BEGIN Study material

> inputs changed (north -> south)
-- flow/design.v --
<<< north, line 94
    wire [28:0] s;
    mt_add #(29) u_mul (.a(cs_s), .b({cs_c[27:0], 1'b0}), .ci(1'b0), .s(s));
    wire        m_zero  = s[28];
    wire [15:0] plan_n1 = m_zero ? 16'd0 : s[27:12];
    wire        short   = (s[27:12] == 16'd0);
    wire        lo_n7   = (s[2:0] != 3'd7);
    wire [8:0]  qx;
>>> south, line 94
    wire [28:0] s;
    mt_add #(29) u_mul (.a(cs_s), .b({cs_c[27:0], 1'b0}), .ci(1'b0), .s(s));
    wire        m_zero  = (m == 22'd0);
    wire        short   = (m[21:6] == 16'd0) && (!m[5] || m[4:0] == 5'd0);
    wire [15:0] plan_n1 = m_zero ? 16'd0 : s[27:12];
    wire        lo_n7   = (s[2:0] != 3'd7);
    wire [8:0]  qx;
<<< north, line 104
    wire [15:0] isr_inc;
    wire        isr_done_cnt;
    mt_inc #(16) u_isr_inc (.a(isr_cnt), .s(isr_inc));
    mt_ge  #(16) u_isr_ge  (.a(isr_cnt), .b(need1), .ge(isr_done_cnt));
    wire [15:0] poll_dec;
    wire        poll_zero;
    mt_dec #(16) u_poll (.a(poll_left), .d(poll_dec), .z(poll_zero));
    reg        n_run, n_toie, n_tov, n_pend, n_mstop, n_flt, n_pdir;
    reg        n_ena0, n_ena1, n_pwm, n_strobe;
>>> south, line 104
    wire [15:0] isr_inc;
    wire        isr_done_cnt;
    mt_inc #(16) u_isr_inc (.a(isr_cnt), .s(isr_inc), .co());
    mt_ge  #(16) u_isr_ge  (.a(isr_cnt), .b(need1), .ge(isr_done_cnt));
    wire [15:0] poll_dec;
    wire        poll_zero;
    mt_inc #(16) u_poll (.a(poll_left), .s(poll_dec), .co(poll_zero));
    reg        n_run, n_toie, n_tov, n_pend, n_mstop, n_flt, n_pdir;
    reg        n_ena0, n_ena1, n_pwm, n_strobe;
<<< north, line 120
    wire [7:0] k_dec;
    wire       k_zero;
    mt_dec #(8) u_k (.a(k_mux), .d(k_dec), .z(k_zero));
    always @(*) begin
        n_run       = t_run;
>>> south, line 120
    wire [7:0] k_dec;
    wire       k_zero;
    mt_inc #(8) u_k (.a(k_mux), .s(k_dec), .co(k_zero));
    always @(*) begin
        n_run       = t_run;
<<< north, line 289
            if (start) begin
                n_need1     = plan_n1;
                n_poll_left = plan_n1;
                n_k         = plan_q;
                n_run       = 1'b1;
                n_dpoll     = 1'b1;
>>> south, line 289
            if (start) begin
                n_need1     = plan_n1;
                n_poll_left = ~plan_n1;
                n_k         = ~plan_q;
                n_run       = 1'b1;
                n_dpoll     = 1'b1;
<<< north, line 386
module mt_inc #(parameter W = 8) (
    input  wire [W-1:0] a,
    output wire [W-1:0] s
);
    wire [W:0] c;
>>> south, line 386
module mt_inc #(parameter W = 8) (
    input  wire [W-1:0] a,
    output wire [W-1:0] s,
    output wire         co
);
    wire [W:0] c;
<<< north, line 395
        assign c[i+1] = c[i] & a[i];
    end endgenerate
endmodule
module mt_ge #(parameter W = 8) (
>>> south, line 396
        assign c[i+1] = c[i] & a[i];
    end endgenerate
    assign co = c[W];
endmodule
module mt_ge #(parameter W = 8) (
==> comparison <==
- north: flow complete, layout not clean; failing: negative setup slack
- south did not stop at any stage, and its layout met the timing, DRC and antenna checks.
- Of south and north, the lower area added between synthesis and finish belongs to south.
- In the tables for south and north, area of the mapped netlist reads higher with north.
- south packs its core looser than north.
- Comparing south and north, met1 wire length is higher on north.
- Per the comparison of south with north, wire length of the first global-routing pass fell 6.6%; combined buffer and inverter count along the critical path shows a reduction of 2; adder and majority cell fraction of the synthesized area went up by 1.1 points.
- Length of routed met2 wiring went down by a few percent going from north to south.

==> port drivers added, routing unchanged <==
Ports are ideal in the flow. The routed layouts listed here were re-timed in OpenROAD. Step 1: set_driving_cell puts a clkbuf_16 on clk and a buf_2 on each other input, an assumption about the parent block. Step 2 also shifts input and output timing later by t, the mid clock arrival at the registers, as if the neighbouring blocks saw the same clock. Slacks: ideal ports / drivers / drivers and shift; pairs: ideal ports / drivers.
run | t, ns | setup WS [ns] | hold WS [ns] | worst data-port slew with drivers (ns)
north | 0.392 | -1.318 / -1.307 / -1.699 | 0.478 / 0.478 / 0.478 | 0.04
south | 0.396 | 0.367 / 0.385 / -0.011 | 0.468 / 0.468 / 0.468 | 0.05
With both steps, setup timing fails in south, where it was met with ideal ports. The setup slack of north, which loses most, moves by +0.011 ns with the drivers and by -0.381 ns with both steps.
This is an optimization exercise on Yosys and OpenROAD, whose aim is small area, a short achievable clock period and few clock cycles, not a production implementation. RTL that was checked went through simulation tests only; none was proved equivalent to the original. Power figures rest on the tool's default switching activity, not on a simulated workload.

==> inputs of trial 25 <==
## tpb_codec
module tpb_codec (
    input  wire        clk,
    input  wire        rst,         
    input  wire        cmd_valid,
    output wire        cmd_ready,
    input  wire [31:0] cmd_word,
    input  wire [63:0] cmd_opd,
    input  wire [15:0] cmd_flen,
    input  wire        frm_valid,
    output wire        frm_ready,
    input  wire [7:0]  frm_data,
    output wire        rsp_valid,
    output wire [7:0]  rsp_status,
    output wire [63:0] rsp_res
);
    localparam [3:0] ST_OK          = 4'h0;
    localparam [3:0] ST_BAD_SYNC    = 4'h1;
    localparam [3:0] ST_BAD_SIZE    = 4'h2;
    localparam [3:0] ST_BAD_PID     = 4'h3;
    localparam [3:0] ST_BAD_ADAPT   = 4'h4;
    localparam [3:0] ST_UNKNOWN_PKT = 4'h5;
    localparam [3:0] ST_BAD_OFFSET  = 4'h6;
    localparam [3:0] ST_ILLEGAL     = 4'hD;
    localparam NR = 11;             
    localparam RL = 16;             
    localparam DIV_K   = 11;
    localparam DIV_PAD = 4;
    localparam DIV_CYC = 6;
    localparam XW      = DIV_PAD + 64;
    reg [7:0]  p [0:11];            
    reg [7:0]  ring [0:NR-1][0:RL-1];
    reg [3:0]  ph;                  
    reg [3:0]  dofs;                
    reg [6:0]  err;                 
  ...
==> flow/config.mk <==
export PLATFORM = sky130hd
export DESIGN_NAME = tpb_codec
export DESIGN_NICKNAME = tpb_codec
export VERILOG_FILES = /design/flow/design.v
export SDC_FILE = /design/flow/constraint.sdc
export NUM_CORES = 8
export LEC_CHECK = 0
export ABC_AREA = 1
export CAP_MARGIN = 20
export CORE_MARGIN = 2
export CORE_UTILIZATION = 40
export CTS_BUF_LIST = sky130_fd_sc_hd__clkbuf_16
export CTS_CLUSTER_DIAMETER = 75
export CTS_CLUSTER_SIZE = 30
export SLEW_MARGIN = 20
export SYNTH_HIERARCHICAL = 1
==> flow/constraint.sdc <==
create_clock -name core_clock -period 70.0 [get_ports {clk}]
set_input_delay 14.0000 -clock core_clock [delete_from_list [all_inputs] [get_ports {clk}]]
set_output_delay 14.0000 -clock core_clock [all_outputs]
set_load 0.01 [all_outputs]
standard.sh (not shown) runs the stock make flow with config.mk's settings and CLKGATE_MAP_FILE= SYNTH_SCRIPT=/design/flow/synth_recipe.tcl, a recipe that flattens the netlist after the stock synthesis.
==> flow/flow/run.sh <==
#!/bin/bash
# Layout flow: the standard flow (standard.sh, ORFS) with two settings
# that ORFS reads from the environment:
#  - BUFFER_PORTS_ARGS: the port buffers are sky130_fd_sc_hd__buf_2 cells
#    (every input and output port still gets its own buffer);
#  - CTS_ARGS: the clock tree is built as the standard flow builds it, but
#    without dummy load cells.
# The clock period, the SDC and every other step are the standard flow's.
set -euo pipefail
export BUFFER_PORTS_ARGS="-buffer_cell sky130_fd_sc_hd__buf_2"
export CTS_ARGS="-sink_clustering_enable -repair_clock_nets -dont_use_dummy_load -sink_clustering_size 30 -sink_clustering_max_diameter 75 -buf_list sky130_fd_sc_hd__clkbuf_16"
bash standard.sh > standard.log 2>&1
==> build 40: changes against trial 25 <==
--- a/flow/design.v
+++ b/flow/design.v
@@ -21,13 +21,13 @@
     localparam [3:0] ST_UNKNOWN_PKT = 4'h5;
     localparam [3:0] ST_BAD_OFFSET  = 4'h6;
     localparam [3:0] ST_ILLEGAL     = 4'hD;
     localparam NR = 11;             
     localparam RL = 16;             
-    localparam DIV_K   = 11;
-    localparam DIV_PAD = 4;
-    localparam DIV_CYC = 6;
+    localparam DIV_K   = 8;
+    localparam DIV_PAD = 2;
+    localparam DIV_CYC = 8;
     localparam XW      = DIV_PAD + 64;
     reg [7:0]  p [0:11];            
     reg [7:0]  ring [0:NR-1][0:RL-1];
     reg [3:0]  ph;                  
     reg [3:0]  dofs;                
CORE_UTILIZATION = 55   (was 40)
PLACE_DENSITY = 0.8   (was unset)
==> comparison table <==
Outcome: build 40 timing/DRC/antenna clean; trial 25 timing/DRC/antenna clean
Leakage power figure: build 40 0.0240 uW; trial 25 0.0243 uW
Gate power share: build 40 0.128; trial 25 0.118
Minimum clock period: build 40 15.45 ns; trial 25 15.41 ns
Clock group power: build 40 464 uW; trial 25 486 uW
Seq cells: build 40 1,707; trial 25 1,709
Worst Clk Skew: build 40 0.101 ns; trial 25 0.116 ns
Storage element area: build 40 35,100 sq um; trial 25 35,200 sq um
Fraction of final layout cells sized beyond drive strength 1: build 40 0.102; trial 25 0.106
Cell-internal power: build 40 1260 uW; trial 25 1270 uW
Met1 wire length: build 40 50,200 microns; trial 25 56,700 microns
Tap cell count: build 40 1,243; trial 25 1,662
Vias post-DR: build 40 31,600; trial 25 30,700
Combinational Power: build 40 217 uW; trial 25 199 uW
Final core occ: build 40 0.599; trial 25 0.441
Number of design-rule violations left by the first detailed-router iteration: build 40 2,835; trial 25 1,910
Antenna violations before repair: build 40 5; trial 25 4
Largest net degree at the start of global routing: build 40 66; trial 25 62
Setup crit start: build 40 rr_q[0]; trial 25 rv_q
Number of clock sinks seen by CTS: build 40 1,707; trial 25 1,709
Vias per inst: build 40 5.10; trial 25 4.62
Buffers, non-clock: build 40 203; trial 25 215
Testbench counts of build 40, summed over its fixed seeds: cycles 41,912.
Function not checked in trial 25: the RTL went through the layout flow alone.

END Study material

## Your objective
Take the lines above from the one containing "south, line 289" to the one containing "- south did" and retype them exactly, both ends included, with nothing added.

## The answer
>>> south, line 289
            if (start) begin
                n_need1     = plan_n1;
                n_poll_left = ~plan_n1;
                n_k         = ~plan_q;
                n_run       = 1'b1;
                n_dpoll     = 1'b1;
<<< north, line 386
module mt_inc #(parameter W = 8) (
    input  wire [W-1:0] a,
    output wire [W-1:0] s
);
    wire [W:0] c;
>>> south, line 386
module mt_inc #(parameter W = 8) (
    input  wire [W-1:0] a,
    output wire [W-1:0] s,
    output wire         co
);
    wire [W:0] c;
<<< north, line 395
        assign c[i+1] = c[i] & a[i];
    end endgenerate
endmodule
module mt_ge #(parameter W = 8) (
>>> south, line 396
        assign c[i+1] = c[i] & a[i];
    end endgenerate
    assign co = c[W];
endmodule
module mt_ge #(parameter W = 8) (
==> comparison <==
- north: flow complete, layout not clean; failing: negative setup slack
- south did not stop at any stage, and its layout met the timing, DRC and antenna checks.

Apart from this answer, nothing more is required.